> **Data for the task**
BEGIN

===== config.mk =====
export PLATFORM = sky130hd
export DESIGN_NAME = ntt_stage_ctrl
export DESIGN_NICKNAME = d
export VERILOG_FILES = /design/src/rtl/ntt_pkg.sv /design/src/rtl/ntt_addr_gen.sv /design/src/rtl/ntt_stage_ctrl.sv
export SDC_FILE = /design/constraint.sdc
export NUM_CORES = 1
export LEC_CHECK = 0
export ABC_AREA = 1
export BUFFER_PORTS_ARGS = -buffer_cell sky130_fd_sc_hd__buf_2
export CAP_MARGIN = 30
export CELL_PAD_IN_SITES_DETAIL_PLACEMENT = 0
export CELL_PAD_IN_SITES_GLOBAL_PLACEMENT = 1
export CORE_AREA = 3 3 143 145
export CTS_CLUSTER_DIAMETER = 40
export CTS_CLUSTER_SIZE = 20
export DETAILED_ROUTE_END_ITERATION = 16
export DIE_AREA = 0 0 146 148
export GPL_ROUTABILITY_DRIVEN = 0
export PLACE_DENSITY_LB_ADDON = 0.1
export SLEW_MARGIN = 25
export SYNTH_ARGS = -nofsm -noshare
export SYNTH_HDL_FRONTEND = slang
export SYNTH_SLANG_ARGS = --single-unit

===== constraint.sdc =====
create_clock -name clk -period 4.3 [get_ports clk]
set_input_delay 0.43 -clock clk [delete_from_list [all_inputs] [get_ports clk]]
set_output_delay 0.43 -clock clk [all_outputs]
set_load 0.03 [all_outputs]
**src/rtl/calib_sequencer.sv**
```systemverilog
// calib_sequencer
// Top-level sequencer for the LED calibration pass. Walks the LED ID display
// block through every address bit (bit number 0 = address MSB). For each bit
// it strobes the display, waits for a fully valid frame of that bit, lets the
// camera settle, requests one capture and waits for the decode to finish.
//
// Ports:
//   clk, rst                 clock, synchronous active-high reset
//   start                    one-cycle pulse, begins a pass (IDLE only)
//   abort                    level, forces IDLE on the next edge
//   update_address_bit_num   one-cycle strobe loading address_bit_num_req
//   address_bit_num_req      bit number requested from the display block
//   current_address_bit_num  bit number the display block is showing
//   displayed_frame_valid    LED string fully shows the current bit
//   capture_req/ready        capture request handshake (req held until ready)
//   capture_bit_num          tag for the capture request
//   capture_done             one-cycle pulse, accepted capture decoded
//   busy                     high in every state except IDLE
//   done                     one-cycle pulse at the end of a complete pass
//   error                    sticky timeout flag
module calib_sequencer #(
  parameter int NUM_LEDS          = 50,
  parameter int LED_ADDRESS_WIDTH = $clog2(NUM_LEDS),
  parameter int BIT_NUM_WIDTH     = $clog2($clog2(NUM_LEDS)),
  parameter int SETTLE_CYCLES     = 1000,
  parameter int TIMEOUT_CYCLES    = 2**24
) (
  input  logic                     clk,
  input  logic                     rst,
  input  logic                     start,
  input  logic                     abort,
  output logic                     update_address_bit_num,
  output logic [BIT_NUM_WIDTH-1:0] address_bit_num_req,
  input  logic [BIT_NUM_WIDTH-1:0] current_address_bit_num,
  input  logic                     displayed_frame_valid,
  output logic                     capture_req,
  input  logic                     capture_ready,
  output logic [BIT_NUM_WIDTH-1:0] capture_bit_num,
  input  logic                     capture_done,
  output logic                     busy,
  output logic                     done,
  output logic                     error
);

  localparam int SETTLE_W  = (SETTLE_CYCLES > 1) ? $clog2(SETTLE_CYCLES) : 1;
  localparam int TIMEOUT_W = (TIMEOUT_CYCLES > 1) ? $clog2(TIMEOUT_CYCLES) : 1;

  localparam logic [SETTLE_W-1:0]      SETTLE_LAST  = SETTLE_W'(SETTLE_CYCLES - 1);
  localparam logic [TIMEOUT_W-1:0]     TIMEOUT_LAST = TIMEOUT_W'(TIMEOUT_CYCLES - 1);
  localparam logic [BIT_NUM_WIDTH-1:0] BIT_LAST     = BIT_NUM_WIDTH'(LED_ADDRESS_WIDTH - 1);

  typedef enum logic [2:0] {
    IDLE,
    SET_BIT,
    WAIT_FRAME,
    SETTLE,
    CAPTURE,
    WAIT_DONE,
    NEXT
  } state_t;

  state_t                   state_reg, state_next;
  logic [BIT_NUM_WIDTH-1:0] bit_idx_reg, bit_idx_next;
  logic [SETTLE_W-1:0]      settle_cnt_reg, settle_cnt_next;
  logic [TIMEOUT_W-1:0]     timeout_cnt_reg, timeout_cnt_next;
  logic                     error_reg, error_next;

  always_ff @(posedge clk) begin
    if (rst) begin
      state_reg       <= IDLE;
      bit_idx_reg     <= '0;
      settle_cnt_reg  <= '0;
      timeout_cnt_reg <= '0;
      error_reg       <= 1'b0;
    end else begin
      state_reg       <= state_next;
      bit_idx_reg     <= bit_idx_next;
      settle_cnt_reg  <= settle_cnt_next;
      timeout_cnt_reg <= timeout_cnt_next;
      error_reg       <= error_next;
    end
  end

  always_comb begin
    state_next             = state_reg;
    bit_idx_next           = bit_idx_reg;
    settle_cnt_next        = settle_cnt_reg;
    timeout_cnt_next       = timeout_cnt_reg;
    error_next             = error_reg;
    update_address_bit_num = 1'b0;
    capture_req            = 1'b0;
    done                   = 1'b0;

    case (state_reg)
      IDLE: begin
        if (start) begin
          error_next   = 1'b0;
          bit_idx_next = '0;
          state_next   = SET_BIT;
        end
      end
      SET_BIT: begin
        update_address_bit_num = 1'b1;
        timeout_cnt_next       = '0;
        state_next             = WAIT_FRAME;
      end
      WAIT_FRAME: begin
        // The display reloads on the strobe edge, so a frame still valid from
        // the previous bit carries the old bit number and cannot match here.
        if (displayed_frame_valid && (current_address_bit_num == bit_idx_reg)) begin
          settle_cnt_next = '0;
          state_next      = SETTLE;
        end else if (timeout_cnt_reg == TIMEOUT_LAST) begin
          error_next = 1'b1;
          state_next = IDLE;
        end else begin
          timeout_cnt_next = timeout_cnt_reg + 1'b1;
        end
      end
      SETTLE: begin
        // Losing the frame restarts the wait; the timeout keeps running so a
        // flickering display still ends in an error eventually.
        if (!displayed_frame_valid) begin
          state_next = WAIT_FRAME;
        end else if (settle_cnt_reg == SETTLE_LAST) begin
          state_next = CAPTURE;
        end else begin
          settle_cnt_next = settle_cnt_reg + 1'b1;
        end
      end
      CAPTURE: begin
        capture_req = 1'b1;
        if (capture_ready) begin
          timeout_cnt_next = '0;
          state_next       = WAIT_DONE;
        end
      end
      WAIT_DONE: begin
        if (capture_done) begin
          state_next = NEXT;
        end else if (timeout_cnt_reg == TIMEOUT_LAST) begin
          error_next = 1'b1;
          state_next = IDLE;
        end else begin
          timeout_cnt_next = timeout_cnt_reg + 1'b1;
        end
      end
      NEXT: begin
        if (bit_idx_reg == BIT_LAST) begin
          done       = 1'b1;
          state_next = IDLE;
        end else begin
          bit_idx_next = bit_idx_reg + 1'b1;
          state_next   = SET_BIT;
        end
      end
      default: state_next = IDLE;
    endcase

    // Abort overrides every transition: registers other than the state hold,
    // so error survives and no done pulse escapes.
    if (abort) begin
      state_next       = IDLE;
      bit_idx_next     = bit_idx_reg;
      settle_cnt_next  = settle_cnt_reg;
      timeout_cnt_next = timeout_cnt_reg;
      error_next       = error_reg;
      done             = 1'b0;
    end
  end

  assign address_bit_num_req = bit_idx_reg;
  assign capture_bit_num     = bit_idx_reg;
  assign busy                = (state_reg != IDLE);
  assign error               = error_reg;

endmodule

```
$ cat config.mk
export PLATFORM = sky130hd
export DESIGN_NAME = unary_expander_12
export DESIGN_NICKNAME = d
export VERILOG_FILES = /design/src/rtl/unary_expander_12.sv
export SDC_FILE = /design/constraint.sdc
export NUM_CORES = 1
export LEC_CHECK = 0
export CAP_MARGIN = 40
export CORE_AREA = 2 2 39 41
export DETAILED_ROUTE_END_ITERATION = 8
export DIE_AREA = 0 0 41 43
export HOLD_SLACK_MARGIN = 0.03
export PLACE_DENSITY = 0.84
export SLEW_MARGIN = 40
export SYNTH_ARGS = -nofsm -noshare
export SYNTH_HDL_FRONTEND = slang
export SYNTH_SLANG_ARGS = --single-unit
$ cat constraint.sdc
create_clock -name clk -period 1.9 [get_ports clk]
set_input_delay 0.19 -clock clk [delete_from_list [all_inputs] [get_ports clk]]
set_output_delay 0.19 -clock clk [all_outputs]
set_load 0.1 [all_outputs]
$ cat src/rtl/unary_expander_12.sv
// ---------------------------------------------------------------------------
// unary_expander_12
//   Expands a CW-bit count (0..N_BITS) into an N_BITS-long unary word that
//   is emitted bit-serially, LSB first. The first cnt bits are 1 and the rest
//   are 0. Valid/ready handshakes on both sides. One word is buffered, and a
//   new count can load on the last-bit transfer so that back-to-back words
//   have no bubble between them.
//
//   Ports
//     clk        in   rising-edge clock
//     reset      in   asynchronous, active-high reset
//     in_valid   in   in_count is valid
//     in_ready   out  expander can accept a count this cycle (combinational)
//     in_count   in   [CW-1:0] number of 1-bits; values above N_BITS are clamped
//     out_valid  out  out_bit is valid
//     out_ready  in   downstream accepts out_bit this cycle
//     out_bit    out  current unary bit
//     out_last   out  marks bit index N_BITS-1 of the current word
//     sat_err    out  one-cycle pulse after accepting in_count > N_BITS
//     out_vec    out  [N_BITS-1:0] thermometer code of the loaded count
//                     (present only with UNARY_EXPANDER_PAR_OUT_EN defined)
//
//   Build option: define UNARY_EXPANDER_PAR_OUT_EN to add the registered
//   parallel thermometer output out_vec. The serial path is the same either way.
// ---------------------------------------------------------------------------
module unary_expander_12 #(
    parameter int N_BITS = 12,
    parameter int CW     = 4
) (
    input  logic              clk,
    input  logic              reset,
    input  logic              in_valid,
    output logic              in_ready,
    input  logic [CW-1:0]     in_count,
    output logic              out_valid,
    input  logic              out_ready,
    output logic              out_bit,
    output logic              out_last,
`ifdef UNARY_EXPANDER_PAR_OUT_EN
    output logic [N_BITS-1:0] out_vec,
`endif
    output logic              sat_err
);

    typedef enum logic {IDLE = 1'b0, SHIFT = 1'b1} state_t;

    localparam logic [CW-1:0] MAX_CNT  = CW'(N_BITS);
    localparam logic [CW-1:0] LAST_IDX = CW'(N_BITS - 1);

    state_t          r_state, w_state_nxt;
    logic [CW-1:0]   r_cnt;
    logic [CW-1:0]   r_idx;
    logic            r_sat_err;

    logic            w_in_xfer;
    logic            w_out_xfer;
    logic            w_over;
    logic [CW-1:0]   w_clamp;

    // The output side is valid exactly while a word is being shifted out.
    assign out_valid = (r_state == SHIFT);
    assign out_bit   = (r_idx < r_cnt);
    assign out_last  = (r_idx == LAST_IDX);
    assign sat_err   = r_sat_err;

    assign w_out_xfer = out_valid & out_ready;
    // Reset forces IDLE, so in_ready reads 1 during reset. The async reset
    // branch below keeps any in_valid from loading while reset is high.
    assign in_ready   = (r_state == IDLE) | (w_out_xfer & out_last);
    assign w_in_xfer  = in_valid & in_ready;

    assign w_over  = (in_count > MAX_CNT);
    assign w_clamp = w_over ? MAX_CNT : in_count;

    // State register
    always_ff @(posedge clk or posedge reset) begin
        if (reset) r_state <= IDLE;
        else       r_state <= w_state_nxt;
    end

    // Next state. A load that happens in the same cycle as the last-bit
    // transfer takes priority, so the FSM stays in SHIFT and no bubble appears.
    always_comb begin
        w_state_nxt = r_state;
        if (w_in_xfer)
            w_state_nxt = SHIFT;
        else if (w_out_xfer && out_last)
            w_state_nxt = IDLE;
    end

    // Datapath registers
    always_ff @(posedge clk or posedge reset) begin
        if (reset) begin
            r_cnt     <= '0;
            r_idx     <= '0;
            r_sat_err <= 1'b0;
        end else begin
            r_sat_err <= w_in_xfer & w_over;
            if (w_in_xfer) begin
                r_cnt <= w_clamp;
                r_idx <= '0;
            end else if (w_out_xfer && !out_last) begin
                r_idx <= r_idx + CW'(1);
            end
        end
    end

`ifdef UNARY_EXPANDER_PAR_OUT_EN
    logic [N_BITS-1:0] w_therm;
    logic [N_BITS-1:0] r_vec;

    always_comb begin
        w_therm = '0;
        for (int k = 0; k < N_BITS; k++)
            w_therm[k] = (CW'(k) < w_clamp);
    end

    always_ff @(posedge clk or posedge reset) begin
        if (reset)          r_vec <= '0;
        else if (w_in_xfer) r_vec <= w_therm;
    end

    assign out_vec = r_vec;
`endif

endmodule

END

> **Try it**
Reproduce every line of the records containing the string "while".

> **Expected output**
    // The output side is valid exactly while a word is being shifted out.
    // branch below keeps any in_valid from loading while reset is high.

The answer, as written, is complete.